DESCRIPTION OF THE TASK: Every line holding "shft" should be copied from the records below.

____ RECORDS FOR THE TASK

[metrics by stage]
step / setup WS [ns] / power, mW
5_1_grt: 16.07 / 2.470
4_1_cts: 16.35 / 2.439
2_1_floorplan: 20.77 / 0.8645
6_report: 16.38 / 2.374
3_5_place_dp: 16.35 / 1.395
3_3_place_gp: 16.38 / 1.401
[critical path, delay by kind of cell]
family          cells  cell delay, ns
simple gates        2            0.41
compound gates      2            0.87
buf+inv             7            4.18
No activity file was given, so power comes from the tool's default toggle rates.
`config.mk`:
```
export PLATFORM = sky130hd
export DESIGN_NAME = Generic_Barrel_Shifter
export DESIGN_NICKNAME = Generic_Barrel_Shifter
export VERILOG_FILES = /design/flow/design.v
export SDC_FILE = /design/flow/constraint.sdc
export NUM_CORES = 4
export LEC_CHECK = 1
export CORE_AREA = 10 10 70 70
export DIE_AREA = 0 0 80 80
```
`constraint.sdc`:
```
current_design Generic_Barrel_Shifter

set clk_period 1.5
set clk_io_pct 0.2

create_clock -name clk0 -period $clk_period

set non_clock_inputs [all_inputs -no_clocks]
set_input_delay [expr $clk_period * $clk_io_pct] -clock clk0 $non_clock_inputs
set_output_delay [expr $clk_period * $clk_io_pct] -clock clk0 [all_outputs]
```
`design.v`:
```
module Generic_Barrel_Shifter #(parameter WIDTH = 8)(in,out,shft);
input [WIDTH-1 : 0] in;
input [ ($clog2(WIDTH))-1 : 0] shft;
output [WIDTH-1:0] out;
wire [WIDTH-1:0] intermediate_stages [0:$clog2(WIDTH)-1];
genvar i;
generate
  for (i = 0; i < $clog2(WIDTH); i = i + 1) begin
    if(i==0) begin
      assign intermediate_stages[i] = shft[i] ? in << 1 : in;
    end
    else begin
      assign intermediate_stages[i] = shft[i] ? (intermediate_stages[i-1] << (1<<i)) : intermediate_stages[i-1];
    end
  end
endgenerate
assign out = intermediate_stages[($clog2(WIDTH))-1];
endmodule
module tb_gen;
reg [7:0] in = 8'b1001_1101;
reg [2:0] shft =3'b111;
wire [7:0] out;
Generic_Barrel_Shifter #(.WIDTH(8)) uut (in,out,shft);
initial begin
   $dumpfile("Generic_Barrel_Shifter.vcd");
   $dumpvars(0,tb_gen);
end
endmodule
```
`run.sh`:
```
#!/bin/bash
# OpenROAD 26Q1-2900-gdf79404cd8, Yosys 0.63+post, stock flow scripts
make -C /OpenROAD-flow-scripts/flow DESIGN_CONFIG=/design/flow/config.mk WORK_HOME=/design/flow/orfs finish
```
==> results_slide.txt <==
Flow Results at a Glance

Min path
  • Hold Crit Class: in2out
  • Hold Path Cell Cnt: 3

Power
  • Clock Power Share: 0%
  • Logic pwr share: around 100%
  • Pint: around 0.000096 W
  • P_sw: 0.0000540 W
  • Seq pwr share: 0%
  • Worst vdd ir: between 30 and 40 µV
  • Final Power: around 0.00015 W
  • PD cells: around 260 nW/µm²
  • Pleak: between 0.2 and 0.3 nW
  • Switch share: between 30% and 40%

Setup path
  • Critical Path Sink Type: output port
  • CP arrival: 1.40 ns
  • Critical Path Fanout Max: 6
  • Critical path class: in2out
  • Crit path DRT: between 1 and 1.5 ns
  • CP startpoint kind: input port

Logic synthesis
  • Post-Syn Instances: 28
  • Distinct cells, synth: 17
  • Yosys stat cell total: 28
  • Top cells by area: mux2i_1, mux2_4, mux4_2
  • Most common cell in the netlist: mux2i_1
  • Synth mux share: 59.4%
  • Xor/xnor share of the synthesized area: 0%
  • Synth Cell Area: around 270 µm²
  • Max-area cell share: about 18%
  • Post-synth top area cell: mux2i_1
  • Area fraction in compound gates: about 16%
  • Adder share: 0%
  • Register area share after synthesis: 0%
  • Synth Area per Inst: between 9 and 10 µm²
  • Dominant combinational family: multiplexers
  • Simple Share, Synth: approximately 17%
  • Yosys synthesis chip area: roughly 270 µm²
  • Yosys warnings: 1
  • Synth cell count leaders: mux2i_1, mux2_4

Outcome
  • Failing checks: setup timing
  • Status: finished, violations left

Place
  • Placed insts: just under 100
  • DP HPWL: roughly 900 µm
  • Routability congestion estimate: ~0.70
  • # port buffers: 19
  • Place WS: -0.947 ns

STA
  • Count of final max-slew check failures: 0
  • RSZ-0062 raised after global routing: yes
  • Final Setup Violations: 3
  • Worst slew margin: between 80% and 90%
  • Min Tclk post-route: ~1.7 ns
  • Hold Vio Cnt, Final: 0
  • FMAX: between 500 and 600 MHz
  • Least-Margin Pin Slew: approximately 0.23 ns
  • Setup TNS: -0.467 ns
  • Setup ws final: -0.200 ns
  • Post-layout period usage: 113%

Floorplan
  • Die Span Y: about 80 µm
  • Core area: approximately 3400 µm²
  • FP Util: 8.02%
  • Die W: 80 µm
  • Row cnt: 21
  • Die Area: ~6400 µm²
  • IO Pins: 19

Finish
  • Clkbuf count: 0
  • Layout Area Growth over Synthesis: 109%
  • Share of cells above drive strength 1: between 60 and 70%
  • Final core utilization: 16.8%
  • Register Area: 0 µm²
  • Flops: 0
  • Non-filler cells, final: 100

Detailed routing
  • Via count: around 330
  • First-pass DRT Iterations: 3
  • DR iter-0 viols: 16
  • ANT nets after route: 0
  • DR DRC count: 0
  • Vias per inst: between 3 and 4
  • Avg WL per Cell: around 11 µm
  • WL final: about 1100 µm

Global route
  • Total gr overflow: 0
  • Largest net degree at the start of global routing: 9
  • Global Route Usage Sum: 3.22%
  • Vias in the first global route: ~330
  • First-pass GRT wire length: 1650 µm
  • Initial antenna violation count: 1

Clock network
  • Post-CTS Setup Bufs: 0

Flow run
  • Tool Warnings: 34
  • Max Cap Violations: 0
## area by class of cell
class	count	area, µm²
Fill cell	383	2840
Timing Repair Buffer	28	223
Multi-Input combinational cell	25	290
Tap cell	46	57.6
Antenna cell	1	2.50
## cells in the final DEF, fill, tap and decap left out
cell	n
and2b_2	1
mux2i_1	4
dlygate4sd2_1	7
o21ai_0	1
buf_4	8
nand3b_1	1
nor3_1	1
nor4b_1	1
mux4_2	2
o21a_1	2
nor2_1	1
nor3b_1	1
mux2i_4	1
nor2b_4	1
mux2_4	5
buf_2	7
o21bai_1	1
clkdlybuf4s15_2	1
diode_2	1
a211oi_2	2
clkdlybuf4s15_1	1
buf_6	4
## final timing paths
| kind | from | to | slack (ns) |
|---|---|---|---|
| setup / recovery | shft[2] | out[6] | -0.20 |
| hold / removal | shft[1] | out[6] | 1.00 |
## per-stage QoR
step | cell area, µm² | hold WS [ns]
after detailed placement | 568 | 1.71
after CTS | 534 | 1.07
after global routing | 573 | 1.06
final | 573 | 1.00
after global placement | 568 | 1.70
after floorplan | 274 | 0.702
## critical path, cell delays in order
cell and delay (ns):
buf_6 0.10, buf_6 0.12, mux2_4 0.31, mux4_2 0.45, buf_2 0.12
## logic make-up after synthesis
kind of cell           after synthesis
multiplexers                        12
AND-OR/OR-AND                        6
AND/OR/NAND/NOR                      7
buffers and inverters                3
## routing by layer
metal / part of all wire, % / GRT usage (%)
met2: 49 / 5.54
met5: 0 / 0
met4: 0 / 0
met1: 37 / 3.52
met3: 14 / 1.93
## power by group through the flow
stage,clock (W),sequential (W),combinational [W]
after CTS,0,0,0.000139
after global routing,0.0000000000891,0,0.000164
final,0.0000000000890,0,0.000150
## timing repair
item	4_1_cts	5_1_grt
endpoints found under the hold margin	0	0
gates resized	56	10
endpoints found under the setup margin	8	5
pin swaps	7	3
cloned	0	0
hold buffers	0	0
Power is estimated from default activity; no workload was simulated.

________

WRITTEN SOLUTION:
module Generic_Barrel_Shifter #(parameter WIDTH = 8)(in,out,shft);
input [ ($clog2(WIDTH))-1 : 0] shft;
      assign intermediate_stages[i] = shft[i] ? in << 1 : in;
      assign intermediate_stages[i] = shft[i] ? (intermediate_stages[i-1] << (1<<i)) : intermediate_stages[i-1];
reg [2:0] shft =3'b111;
Generic_Barrel_Shifter #(.WIDTH(8)) uut (in,out,shft);
| setup / recovery | shft[2] | out[6] | -0.20 |
| hold / removal | shft[1] | out[6] | 1.00 |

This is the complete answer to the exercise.